Indeks melorot hingga mencapai posisi terendah sejak Oktober lalu. Investor asing menarik dananya semakin deras, hampir mencapai 1 persen dari total kapitalisasi pasar. Dari awal tahun, indeks turun sekitar 7 persen.
Seolah berjalan seiringan, kurs rupiah pun melorot. Dalam tiga bulan terakhir, rupiah sudah turun 4,4 persen terhadap dollar AS. Kinerjanya merupakan yang terburuk di kawasan Asia setelah pelemahan rupee India.
Menyikapi pelemahan kurs rupiah ini, Bank Indonesia memberikan sinyal, jika diperlukan, akan menaikkan tingkat suku bunga seandainya depresiasi rupiah sudah mengganggu stabilitas.
Bersabar
Ketika portofolio saham merah merona, ada beberapa hal yang dapat dilakukan investor. Terkadang, ketika pasar saham sedang tidak bersahabat dan tidak menentu seperti sekarang ini, lebih baik melihat situasi terlebih dahulu. Apakah tren indeks dan harga saham akan turun atau berbalik naik.
Penurunan harga saham sering kali membuat investor ritel tergoda untuk langsung membelinya, seperti membeli baju diskon di mal. Padahal, membeli saham pada saat terjadi penurunan pun harus dilakukan dengan saksama.
Tidak ada yang dapat menjamin harga saham itu akan tetap atau akan berbalik cepat pada sesi perdagangan berikutnya. Bisa jadi, setelah harga saham menurun, pada perdagangan selanjutnya akan menurun lagi.

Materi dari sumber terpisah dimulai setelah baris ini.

[src/design/term_io_pkg.sv]
// package: register map, codes, timing and carriers for the terminal io stage
package term_io_pkg;

  // ---------------------------------------------------------------
  // bus and data widths
  // ---------------------------------------------------------------
  localparam int ADDR_W = 4;
  localparam int DATA_W = 32;
  localparam int NUM_DIN = 6;
  localparam int NUM_IN = 8;
  localparam int NUM_DOUT = 3;
  localparam int ADC_W = 10;
  localparam int FC_W = 7;

  // ---------------------------------------------------------------
  // word offsets (byte address = index * 4)
  // ---------------------------------------------------------------
  localparam logic [ADDR_W-1:0] REG_CTRL = 4'h0;
  localparam logic [ADDR_W-1:0] REG_FC_LO = 4'h1;
  localparam logic [ADDR_W-1:0] REG_FC_HI = 4'h2;
  localparam logic [ADDR_W-1:0] REG_ROUTE = 4'h3;
  localparam logic [ADDR_W-1:0] REG_DOUT_SRC = 4'h4;
  localparam logic [ADDR_W-1:0] REG_STATUS = 4'h5;
  localparam logic [ADDR_W-1:0] REG_ADC_CFG = 4'h6;
  localparam logic [ADDR_W-1:0] REG_ADC0 = 4'h7;
  localparam logic [ADDR_W-1:0] REG_FIRST_ANALOG_INPUT = 4'h8;
  localparam logic [ADDR_W-1:0] REG_CMD = 4'h9;
  localparam logic [DATA_W-1:0] UNMAPPED_VAL = 32'hdead_beef;

  // ctrl fields
  localparam int CTRL_POL_BIT = 0;   // 1: 24 V is logical one
  localparam int CTRL_DEB_LSB = 1;   // 2-bit debounce select
  localparam int CTRL_SRC_LSB = 4;   // 2-bit command source
  localparam logic [1:0] CMD_SRC_TERMINAL = 2'h2;

  // ---------------------------------------------------------------
  // input function codes
  // ---------------------------------------------------------------
  localparam logic [FC_W-1:0] FC_OFF = 7'h00;
  localparam logic [FC_W-1:0] FC_RUN = 7'h01;
  localparam logic [FC_W-1:0] FC_RUN_REV = 7'h02;
  localparam logic [FC_W-1:0] FC_COAST = 7'h03;
  localparam logic [FC_W-1:0] FC_FAST = 7'h04;
  localparam logic [FC_W-1:0] FC_ACK = 7'h09;
  localparam logic [FC_W-1:0] FC_INCH_CW = 7'h0a;
  localparam logic [FC_W-1:0] FC_INCH_CCW = 7'h0b;
  localparam logic [FC_W-1:0] FC_REVERSE = 7'h0c;
  localparam logic [FC_W-1:0] FC_MOT_UP = 7'h0d;
  localparam logic [FC_W-1:0] FC_MOT_DN = 7'h0e;
  localparam logic [FC_W-1:0] FC_FIX_DIR = 7'h0f;
  localparam logic [FC_W-1:0] FC_FIX_RUN = 7'h10;
  localparam logic [FC_W-1:0] FC_FIX_BIN = 7'h11;
  localparam logic [FC_W-1:0] FC_DC_BRAKE = 7'h19;
  localparam logic [FC_W-1:0] FC_EXT_TRIP = 7'h1d;
  localparam logic [FC_W-1:0] FC_NO_ADD = 7'h21;
  localparam logic [FC_W-1:0] FC_ROUTE = 7'h63;

  // routing source parameter numbers (7 bits kept)
  localparam logic [6:0] SRC_INPUT_STATE = 7'h52; // 722 mod 128 tag value
  localparam logic [6:0] SRC_DRIVE_STATUS = 7'h34; // status word 52

  // ---------------------------------------------------------------
  // timing
  // ---------------------------------------------------------------
  localparam int CLK_MHZ = 100;
  localparam int SCAN_US = 1000;
  localparam int SCAN_CYC = SCAN_US * CLK_MHZ;
  localparam int DEB_STAGE_W = 2;
  localparam int FILT_SHIFT_W = 3;
  localparam logic [ADC_W-1:0] ADC_DIG_HIGH = 10'h18f; // about 3.9 V
  localparam logic [ADC_W-1:0] ADC_DIG_LOW = 10'h0ae;  // about 1.7 V

  // ---------------------------------------------------------------
  // carriers
  // ---------------------------------------------------------------
  typedef struct packed {
    logic       run;
    logic       run_rev;
    logic       coast_stop_n;
    logic       fast_stop_n;
    logic       fault_ack;
    logic       inch_cw;
    logic       inch_ccw;
    logic       reverse;
    logic       mot_up;
    logic       mot_dn;
    logic [2:0] fix_sel;
    logic       dc_brake;
    logic       ext_trip;
    logic       no_add_sp;
  } drive_cmd_t;

  typedef struct packed {
    logic [6:0] param;
    logic [3:0] bit_no;
  } route_src_t;

  typedef enum logic [1:0] {
    BUS_IDLE = 2'b00,
    BUS_ACK  = 2'b01
  } bus_state_t;

  // status bit selection shared by routing and outputs
  function automatic logic pick_bit(input route_src_t s,
                                    input logic [15:0] in_word,
                                    input logic [15:0] stat_word);
    logic r;
    r = 1'b0;
    if (s.param == SRC_INPUT_STATE) r = in_word[s.bit_no];
    else if (s.param == SRC_DRIVE_STATUS) r = stat_word[s.bit_no];
    return r;
  endfunction

endpackage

Salah satu parameter yang dapat digunakan untuk memeriksa apakah harga saham itu akan turun terus atau akan berbalik naik adalah memeriksa pergerakan harga saham dalam 200 hari terakhir.
Jika memang secara teknis harga saham itu sudah kembali ke atas garis harga rata-rata harian selama 200 hari, terbuka kemungkinan harganya akan berbalik naik. Sebaliknya, setelah turun tajam dan masih berada di bawah harga rata-rata harian dalam 200 hari, peluangnya untuk turun masih besar.
Walaupun indeks atau harga saham terlihat sudah berbalik karena terjadi penguatan teknis, belum tentu akan kuat untuk menopang kenaikan solid dalam jangka panjang. Kesempatan kenaikan indeks atau harga saham karena penguatan teknis pada saat pasar sedang jatuh dapat dimanfaatkan untuk melepaskan saham-saham yang berpotensi akan menurun lebih dalam lagi.
Bertransaksi dengan sangat berhati-hati membuat investor ritel dapat membatasi kerugiannya pada saat pasar tidak menentu seperti pekan ini. Lebih baik menanti konfirmasi ada pembalikan baru membeli ketimbang tergiur harga saham yang melemah tetapi akhirnya melemah lagi dan membuat rugi.
Sabar, jangan terburu-buru. Lebih baik terlambat sedikit untuk masuk ke pasar lagi ketimbang buru-buru membeli saham, tetapi ternyata harganya melorot lagi.